Wang Jing said via email that he agrees the vulnerability he uncovered is centered on open redirects and not in OAuth or OpenID. Website and application developers have used open redirects long before the two identity protocols were developed.
With open redirects implemented in some websites and applications, the authors of both OAuth and OpenID realized the security implications and added mitigations for open redirection. Both specs specifically outline matching and validating the recipient of a redirect as the secure, and recommended, configuration.
Open redirects can allow a web browser to send credentials back to a URL that does not match the URL that originally requested the credentials, essentially hand-delivering personal data to a hacker.
“Almost all major companies do not check their third-party applications or partners properly, such as Amazon, Microsoft, Google, eBay, etc. This gives room to Covert Redirect,” Jing said via email.
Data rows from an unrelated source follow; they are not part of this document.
`config.mk`:
```
export PLATFORM = sky130hd
export DESIGN_NAME = dual_edge_capture
export DESIGN_NICKNAME = d
export VERILOG_FILES = /design/src/rtl/cap_pkg.sv /design/src/rtl/strobe_sync.sv /design/src/rtl/bus_delay.sv /design/src/rtl/edge_flag.sv /design/src/rtl/word_counter.sv /design/src/rtl/dual_edge_capture.sv
export SDC_FILE = /design/constraint.sdc
export NUM_CORES = 1
export LEC_CHECK = 0
export BUFFER_PORTS_ARGS = -buffer_cell sky130_fd_sc_hd__buf_2
export CELL_PAD_IN_SITES_DETAIL_PLACEMENT = 1
export CELL_PAD_IN_SITES_GLOBAL_PLACEMENT = 1
export CORE_MARGIN = 2
export CORE_UTILIZATION = 45
export DETAILED_ROUTE_END_ITERATION = 10
export PLACE_DENSITY = 0.95
export RECOVER_POWER = 25
export SYNTH_ARGS = -nofsm -noshare
export SYNTH_HDL_FRONTEND = slang
export SYNTH_HIERARCHICAL = 1
export SYNTH_SLANG_ARGS = --single-unit
```
`constraint.sdc`:
```
create_clock -name clk -period 5.03 [get_ports clk]
set_input_delay 0.7545 -clock clk [delete_from_list [all_inputs] [get_ports clk]]
set_output_delay 0.7545 -clock clk [all_outputs]
set_load 0.05 [all_outputs]
```
`src/rtl/cap_pkg.sv`:
```
package cap_pkg;
  localparam int unsigned CNT_W_DEF = 16;
  typedef enum logic {
    POL_FALL = 1'b0,
    POL_RISE = 1'b1
  } edge_pol_t;
endpackage

```
`src/rtl/strobe_sync.sv`:
```
module strobe_sync #(
  parameter int unsigned STAGES   = 2,
  parameter logic        IDLE_LVL = 1'b1
) (
  input  logic clk,
  input  logic rst,
  input  logic strb_async,
  output logic lvl_new,
  output logic lvl_old
);
  logic [STAGES-1:0] chain;
  logic              hist;

  always_ff @(posedge clk) begin
    if (rst) chain[0] <= IDLE_LVL;
    else     chain[0] <= strb_async;
  end

  for (genvar i = 1; i < STAGES; i++) begin : g_sync
    always_ff @(posedge clk) begin
      if (rst) chain[i] <= IDLE_LVL;
      else     chain[i] <= chain[i-1];
    end
  end

  always_ff @(posedge clk) begin
    if (rst) hist <= IDLE_LVL;
    else     hist <= chain[STAGES-1];
  end

  assign lvl_new = chain[STAGES-1];
  assign lvl_old = hist;

  // the history stage comes out of reset at the idle level
  p_hist_idle_r1: assert property (@(posedge clk) rst |=> (hist == IDLE_LVL));
endmodule

```
`src/rtl/bus_delay.sv`:
```
module bus_delay #(
  parameter int unsigned WIDTH = 16,
  parameter int unsigned DEPTH = 3
) (
  input  logic             clk,
  input  logic             rst,
  input  logic [WIDTH-1:0] d_in,
  output logic [WIDTH-1:0] d_out
);
  logic [WIDTH-1:0] pipe [DEPTH];

  always_ff @(posedge clk) begin
    if (rst) pipe[0] <= '0;
    else     pipe[0] <= d_in;
  end

  for (genvar i = 1; i < DEPTH; i++) begin : g_pipe
    always_ff @(posedge clk) begin
      if (rst) pipe[i] <= '0;
      else     pipe[i] <= pipe[i-1];
    end
  end

  assign d_out = pipe[DEPTH-1];
endmodule

```
`src/rtl/edge_flag.sv`:
```
module edge_flag
  import cap_pkg::*;
#(
  parameter int unsigned WIDTH = 16
) (
  input  logic             clk,
  input  logic             rst,
  input  logic             lvl_new,
  input  logic             lvl_old,
  input  logic [WIDTH-1:0] word_in,
  output logic             pulse,
  output edge_pol_t        pol,
  output logic [WIDTH-1:0] word_out
);
  logic seen;
  assign seen = lvl_new ^ lvl_old;

  always_ff @(posedge clk) begin
    if (rst) begin
      pulse    <= 1'b0;
      pol      <= POL_FALL;
      word_out <= '0;
    end else begin
      pulse <= seen;
      if (seen) begin
        pol      <= edge_pol_t'(lvl_new);
        word_out <= word_in;
      end
    end
  end

  // polarity and data hold between pulses
  p_hold_between_r5: assert property (@(posedge clk) disable iff (rst)
    !seen |=> ($stable(word_out) && $stable(pol)));
endmodule

```
`src/rtl/word_counter.sv`:
```
module word_counter #(
  parameter int unsigned CNT_W = 16
) (
  input  logic             clk,
  input  logic             rst,
  input  logic             bump,
  output logic [CNT_W-1:0] count
);
  always_ff @(posedge clk) begin
    if (rst)       count <= '0;
    else if (bump) count <= count + 1'b1;
  end

  p_count_step_r7: assert property (@(posedge clk) disable iff (rst)
    bump |=> (count == $past(count) + 1'b1));
  p_count_hold_r7: assert property (@(posedge clk) disable iff (rst)
    !bump |=> $stable(count));
endmodule

```
`src/rtl/dual_edge_capture.sv`:
```
module dual_edge_capture
  import cap_pkg::*;
#(
  parameter int unsigned DATA_W      = 16,
  parameter int unsigned SYNC_STAGES = 2,
  parameter int unsigned CNT_W       = CNT_W_DEF,
  parameter logic        IDLE_LVL    = 1'b1
) (
  input  logic              clk,
  input  logic              rst,
  input  logic              strb,
  input  logic [DATA_W-1:0] din,
  output logic              cap_valid,
  output logic [DATA_W-1:0] cap_data,
  output logic              cap_rise,
  output logic [CNT_W-1:0]  word_count
);
  localparam int unsigned PATH_DEPTH = SYNC_STAGES + 1;

  logic              s_new;
  logic              s_old;
  logic [DATA_W-1:0] bus_late;
  edge_pol_t         pol;

  strobe_sync #(.STAGES(SYNC_STAGES), .IDLE_LVL(IDLE_LVL)) u_sync (
    .clk(clk), .rst(rst), .strb_async(strb),
    .lvl_new(s_new), .lvl_old(s_old)
  );

  bus_delay #(.WIDTH(DATA_W), .DEPTH(PATH_DEPTH)) u_bus (
    .clk(clk), .rst(rst), .d_in(din), .d_out(bus_late)
  );

  edge_flag #(.WIDTH(DATA_W)) u_flag (
    .clk(clk), .rst(rst), .lvl_new(s_new), .lvl_old(s_old),
    .word_in(bus_late), .pulse(cap_valid), .pol(pol), .word_out(cap_data)
  );

  word_counter #(.CNT_W(CNT_W)) u_cnt (
    .clk(clk), .rst(rst), .bump(cap_valid), .count(word_count)
  );

  assign cap_rise = (pol == POL_RISE);

  p_reset_clear_r1: assert property (@(posedge clk)
    rst |=> (!cap_valid && word_count == '0));
  // a pulse only follows a real change of the synchronized level
  p_pulse_on_change_r6: assert property (@(posedge clk) disable iff (rst)
    cap_valid |-> (s_old != $past(s_old)));
  // polarity tag matches the level the strobe settled at
  p_polarity_r3: assert property (@(posedge clk) disable iff (rst)
    cap_valid |-> (cap_rise == s_old));
endmodule

```
==> impl_metrics.csv <==
group,metric,value,unit
drt,routed_wl,5280,um
cts,cts_buffer_depth,2,
critical_path,setup.worst_path.start_class,"flip-flop",
timing,fmax,527,MHz
cts,cts.reportedPaths.clkPinSlew,0.09,ns
drt,drtIter0Drc,94,
grt,grt_pass1_wl,8680,um
die,die_h,83.2,um
critical_path,cp-end-kind,"primary output",
synth,yosysMostFrequentCell,"dfxtp_1",
critical_path,max_stage_delay,0.49,ns
placement,numPortBuffers,52,
cts,hold_buffers,0,
synth,synth_area_leaders,"dfxtp_1 60%, nor2b_1 11%, nand2_1 4.9%",
synth,syn_area_per_cell,10.6,um2
drt,vias,1857,
run,drv_cap,0,
cts,cts_sinks,85,
die,core,5990,um2
critical_path,crit_buf_inv,1,
die,dieArea,6920,um2
critical_path,worstPathRequired,4.28,ns
die,num_rows,28,
synth,ys_seq_area_frac,0.603,
critical_path,path_delay_family,"flip-flops",
timing,fin_setup_tns,0,ns
cts,post_cts_buffers,0,
cts,cts-resized-gates,0,
drt,routedWlPerCell,13.2,um
synth,synth_top_area_frac,0.603,
cts,tritoncts,"done",
cells_and_area,fin_nets,339,
timing,finalCritPeriodShare,0.377,
drt,firstDrtPassIters,6,
synth,synth_top_cell_by_area,"dfxtp_1",
drt,post-route-drc-count,0,
critical_path,cp_max_fo,7,
cells_and_area,drive_gt1_frac,0.281,
grt,grt_max_degree,89,
synth,synth_common_cells,"85 x dfxtp_1, 49 x nor2b_1, 37 x nand2_1",
synth,async_flop_share,0,
grt,grt_pass1_vias,1798,
die,start_util,0.471,
synth,synth_cell_type_count,37,
grt,antenna_found_initial,0,
timing,max_slew_margin,0.421,
grt,grt_usage,0.160,
cts,clock_latency,0.34,ns
synth,synth-edff-count,0,
timing,max_slew.worst_pin.slew,0.868,ns
synth,ys_ff_latch,85,
drt,vias_per_cell,4.65,
critical_path,path_cells,"buf_2",
grt,grt_overflow,0,
placement,dpl.hpwl,3490,um
power_and_ir_drop,power_density,386,nW/um2
synth,synthCells,267,
timing,period_minus_slack,1.90,ns
run_status,status,"completed",
timing,final_hold_viol_count,0,
critical_path,path_class,"flip-flop to primary output",
die,io-pin-count,53,
cells_and_area,final_area,3340,um2
timing,rsz0062_at_grt,"no",
power_and_ir_drop,p_leak,1.38,nW
critical_path,cp_slowest_cell,"dfxtp_1",
synth,syn-cell-area,2820,um2
drt,drtAntennaViolNets,0,
timing,fin_skew,0.0108,ns
hold_path,holdCritPathClass,"flip-flop to flip-flop",
critical_path,critPathArrivalTime,1.14,ns
cells_and_area,diodes,0,
synth,synthFlopType,"dfxtp_1",
cts,cts_root_buf,"clkbuf_8",
timing,slew_viol_final,0,
timing,setup-violations-final,0,
synth,syn_nets,287,
placement,gp_congestion,0.680,
cts,cts_htree_levels,3,
power_and_ir_drop,ir_drop,0.000227,V
synth,yosys_warnings,6,
cts,numCtsBuffers,9,
die,die_width,83.2,um
placement,postPlaceCellArea,3100,um2
cells_and_area,syn_to_final_growth,18.2,%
When asked if it was correct to say the Covert Redirect vulnerability is found in redirects as implemented by companies (i.e. Facebook) and not in the protocols (i.e. written by standards groups such as the IETF and OpenID Foundation), Jing replied “yep.”
Last week, Jing reported a vulnerability he called Covert Redirect and said it was related to OAuth and OpenID.
The news touched off a number of stories claiming OAuth and OpenID, two protocols for federated single sign-on, were at fault and that Covert Redirect could be the next Heartbleed. Neither proved to be true. But it didn't help that Jing had named his discovery, created a website and even a logo complete with an explanation of its design.
But what Jing found were errors in some OAuth implementations. Regardless, Jing's report sent companies such as Google and PayPal into their war rooms to analyze the issue. Both were on Jing’s list of affected sites.
“Frankly, at the beginning, I was just attracted by the bug bounty programs,” said Jing. “So I started to do some testing on the big companies such as Google, Facebook, Yahoo. I found that they have Open Redirect vulnerabilities and a large number of [partner] companies list them on the whitelist. This makes the companies using a whitelist vulnerable to Covert Redirect. I used the name "Covert Redirect" for easy reference.”
Jing said that further exploration showed that the redirect vulnerabilities as implemented in websites also affected OAuth and OpenID when they were used on those sites.